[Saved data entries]
--------------------------------

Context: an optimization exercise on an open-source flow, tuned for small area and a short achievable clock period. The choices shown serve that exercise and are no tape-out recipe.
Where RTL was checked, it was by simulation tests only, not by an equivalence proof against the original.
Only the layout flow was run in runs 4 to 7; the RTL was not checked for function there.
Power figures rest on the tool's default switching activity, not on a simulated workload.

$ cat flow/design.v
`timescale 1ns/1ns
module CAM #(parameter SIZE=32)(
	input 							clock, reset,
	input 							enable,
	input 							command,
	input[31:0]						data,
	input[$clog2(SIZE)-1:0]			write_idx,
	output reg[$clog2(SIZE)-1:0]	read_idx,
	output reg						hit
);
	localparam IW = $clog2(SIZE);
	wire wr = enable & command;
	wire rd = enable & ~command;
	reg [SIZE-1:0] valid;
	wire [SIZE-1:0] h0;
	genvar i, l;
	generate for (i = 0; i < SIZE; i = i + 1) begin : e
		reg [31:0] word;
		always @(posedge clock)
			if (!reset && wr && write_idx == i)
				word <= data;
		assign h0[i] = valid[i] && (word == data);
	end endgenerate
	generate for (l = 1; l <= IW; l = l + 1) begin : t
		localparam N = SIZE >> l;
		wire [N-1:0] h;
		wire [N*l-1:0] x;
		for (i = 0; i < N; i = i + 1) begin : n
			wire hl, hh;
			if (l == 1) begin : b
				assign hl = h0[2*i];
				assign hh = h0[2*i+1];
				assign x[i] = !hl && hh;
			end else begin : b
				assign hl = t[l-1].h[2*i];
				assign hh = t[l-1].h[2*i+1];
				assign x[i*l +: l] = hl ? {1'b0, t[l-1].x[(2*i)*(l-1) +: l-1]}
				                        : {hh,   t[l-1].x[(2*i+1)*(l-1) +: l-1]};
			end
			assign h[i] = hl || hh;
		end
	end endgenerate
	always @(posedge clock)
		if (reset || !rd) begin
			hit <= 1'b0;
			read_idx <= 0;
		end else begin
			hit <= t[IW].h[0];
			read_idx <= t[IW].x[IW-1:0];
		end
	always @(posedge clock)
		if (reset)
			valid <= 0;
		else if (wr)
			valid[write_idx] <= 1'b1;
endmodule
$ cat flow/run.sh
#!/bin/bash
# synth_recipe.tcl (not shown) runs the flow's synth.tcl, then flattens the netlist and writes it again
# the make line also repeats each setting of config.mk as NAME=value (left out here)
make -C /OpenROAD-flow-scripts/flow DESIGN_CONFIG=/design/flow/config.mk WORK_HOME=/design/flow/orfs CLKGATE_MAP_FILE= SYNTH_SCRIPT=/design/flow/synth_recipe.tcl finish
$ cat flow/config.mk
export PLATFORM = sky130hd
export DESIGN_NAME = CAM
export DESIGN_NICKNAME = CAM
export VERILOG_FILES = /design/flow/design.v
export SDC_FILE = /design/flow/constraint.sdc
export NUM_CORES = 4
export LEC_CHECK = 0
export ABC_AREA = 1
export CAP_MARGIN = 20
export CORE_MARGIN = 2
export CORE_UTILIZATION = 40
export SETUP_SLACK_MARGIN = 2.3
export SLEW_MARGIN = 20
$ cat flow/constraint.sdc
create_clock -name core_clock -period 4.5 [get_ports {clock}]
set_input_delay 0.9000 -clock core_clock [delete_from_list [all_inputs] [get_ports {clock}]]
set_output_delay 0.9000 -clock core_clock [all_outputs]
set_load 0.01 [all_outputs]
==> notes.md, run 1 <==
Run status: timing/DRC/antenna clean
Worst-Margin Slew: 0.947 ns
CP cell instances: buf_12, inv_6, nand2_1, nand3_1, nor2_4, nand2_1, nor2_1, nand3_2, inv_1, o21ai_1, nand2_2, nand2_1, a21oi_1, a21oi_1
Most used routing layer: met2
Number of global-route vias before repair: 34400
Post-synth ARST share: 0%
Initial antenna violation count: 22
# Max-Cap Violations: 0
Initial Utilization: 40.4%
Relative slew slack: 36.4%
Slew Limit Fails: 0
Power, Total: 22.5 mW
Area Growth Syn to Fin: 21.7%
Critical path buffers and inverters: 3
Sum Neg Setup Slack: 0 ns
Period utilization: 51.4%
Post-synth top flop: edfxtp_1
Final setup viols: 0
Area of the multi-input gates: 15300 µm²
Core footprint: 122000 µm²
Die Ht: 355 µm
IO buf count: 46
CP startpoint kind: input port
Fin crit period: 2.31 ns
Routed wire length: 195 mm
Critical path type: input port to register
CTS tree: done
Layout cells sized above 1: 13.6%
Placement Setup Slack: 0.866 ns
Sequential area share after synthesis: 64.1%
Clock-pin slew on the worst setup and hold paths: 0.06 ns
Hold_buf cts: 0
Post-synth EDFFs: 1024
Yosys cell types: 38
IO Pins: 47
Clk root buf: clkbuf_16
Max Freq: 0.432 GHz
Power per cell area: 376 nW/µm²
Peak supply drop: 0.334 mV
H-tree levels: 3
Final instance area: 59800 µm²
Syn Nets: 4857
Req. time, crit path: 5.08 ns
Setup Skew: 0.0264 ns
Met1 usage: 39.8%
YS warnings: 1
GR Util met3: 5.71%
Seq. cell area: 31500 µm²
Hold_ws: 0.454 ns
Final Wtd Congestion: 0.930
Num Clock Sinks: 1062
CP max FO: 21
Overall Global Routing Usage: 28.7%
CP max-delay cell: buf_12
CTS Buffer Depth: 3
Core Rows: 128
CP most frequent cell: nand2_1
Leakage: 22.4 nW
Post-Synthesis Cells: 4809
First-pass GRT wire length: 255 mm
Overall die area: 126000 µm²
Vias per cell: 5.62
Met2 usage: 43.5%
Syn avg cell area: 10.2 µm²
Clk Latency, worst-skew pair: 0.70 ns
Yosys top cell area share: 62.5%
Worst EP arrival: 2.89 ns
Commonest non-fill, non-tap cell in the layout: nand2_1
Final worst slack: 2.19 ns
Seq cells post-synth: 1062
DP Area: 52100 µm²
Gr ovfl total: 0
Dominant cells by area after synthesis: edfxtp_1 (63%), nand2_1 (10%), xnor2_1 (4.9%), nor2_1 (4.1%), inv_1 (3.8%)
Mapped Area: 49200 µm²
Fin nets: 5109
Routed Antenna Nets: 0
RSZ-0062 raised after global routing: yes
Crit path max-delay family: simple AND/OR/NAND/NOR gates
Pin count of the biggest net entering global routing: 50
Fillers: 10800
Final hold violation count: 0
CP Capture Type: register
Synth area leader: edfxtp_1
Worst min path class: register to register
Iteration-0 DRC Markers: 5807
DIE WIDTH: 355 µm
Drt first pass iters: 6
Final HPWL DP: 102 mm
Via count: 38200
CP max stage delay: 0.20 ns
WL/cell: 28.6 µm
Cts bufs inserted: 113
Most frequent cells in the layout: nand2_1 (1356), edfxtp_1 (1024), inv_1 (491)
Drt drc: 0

--------------------------------

▸ **ACTIVITY**
Write down exactly the line with "Vias per cell: 5.62", then each line after it through the end of the data.

▸ **RESPONSE BELOW**
Vias per cell: 5.62
Met2 usage: 43.5%
Syn avg cell area: 10.2 µm²
Clk Latency, worst-skew pair: 0.70 ns
Yosys top cell area share: 62.5%
Worst EP arrival: 2.89 ns
Commonest non-fill, non-tap cell in the layout: nand2_1
Final worst slack: 2.19 ns
Seq cells post-synth: 1062
DP Area: 52100 µm²
Gr ovfl total: 0
Dominant cells by area after synthesis: edfxtp_1 (63%), nand2_1 (10%), xnor2_1 (4.9%), nor2_1 (4.1%), inv_1 (3.8%)
Mapped Area: 49200 µm²
Fin nets: 5109
Routed Antenna Nets: 0
RSZ-0062 raised after global routing: yes
Crit path max-delay family: simple AND/OR/NAND/NOR gates
Pin count of the biggest net entering global routing: 50
Fillers: 10800
Final hold violation count: 0
CP Capture Type: register
Synth area leader: edfxtp_1
Worst min path class: register to register
Iteration-0 DRC Markers: 5807
DIE WIDTH: 355 µm
Drt first pass iters: 6
Final HPWL DP: 102 mm
Via count: 38200
CP max stage delay: 0.20 ns
WL/cell: 28.6 µm
Cts bufs inserted: 113
Most frequent cells in the layout: nand2_1 (1356), edfxtp_1 (1024), inv_1 (491)
Drt drc: 0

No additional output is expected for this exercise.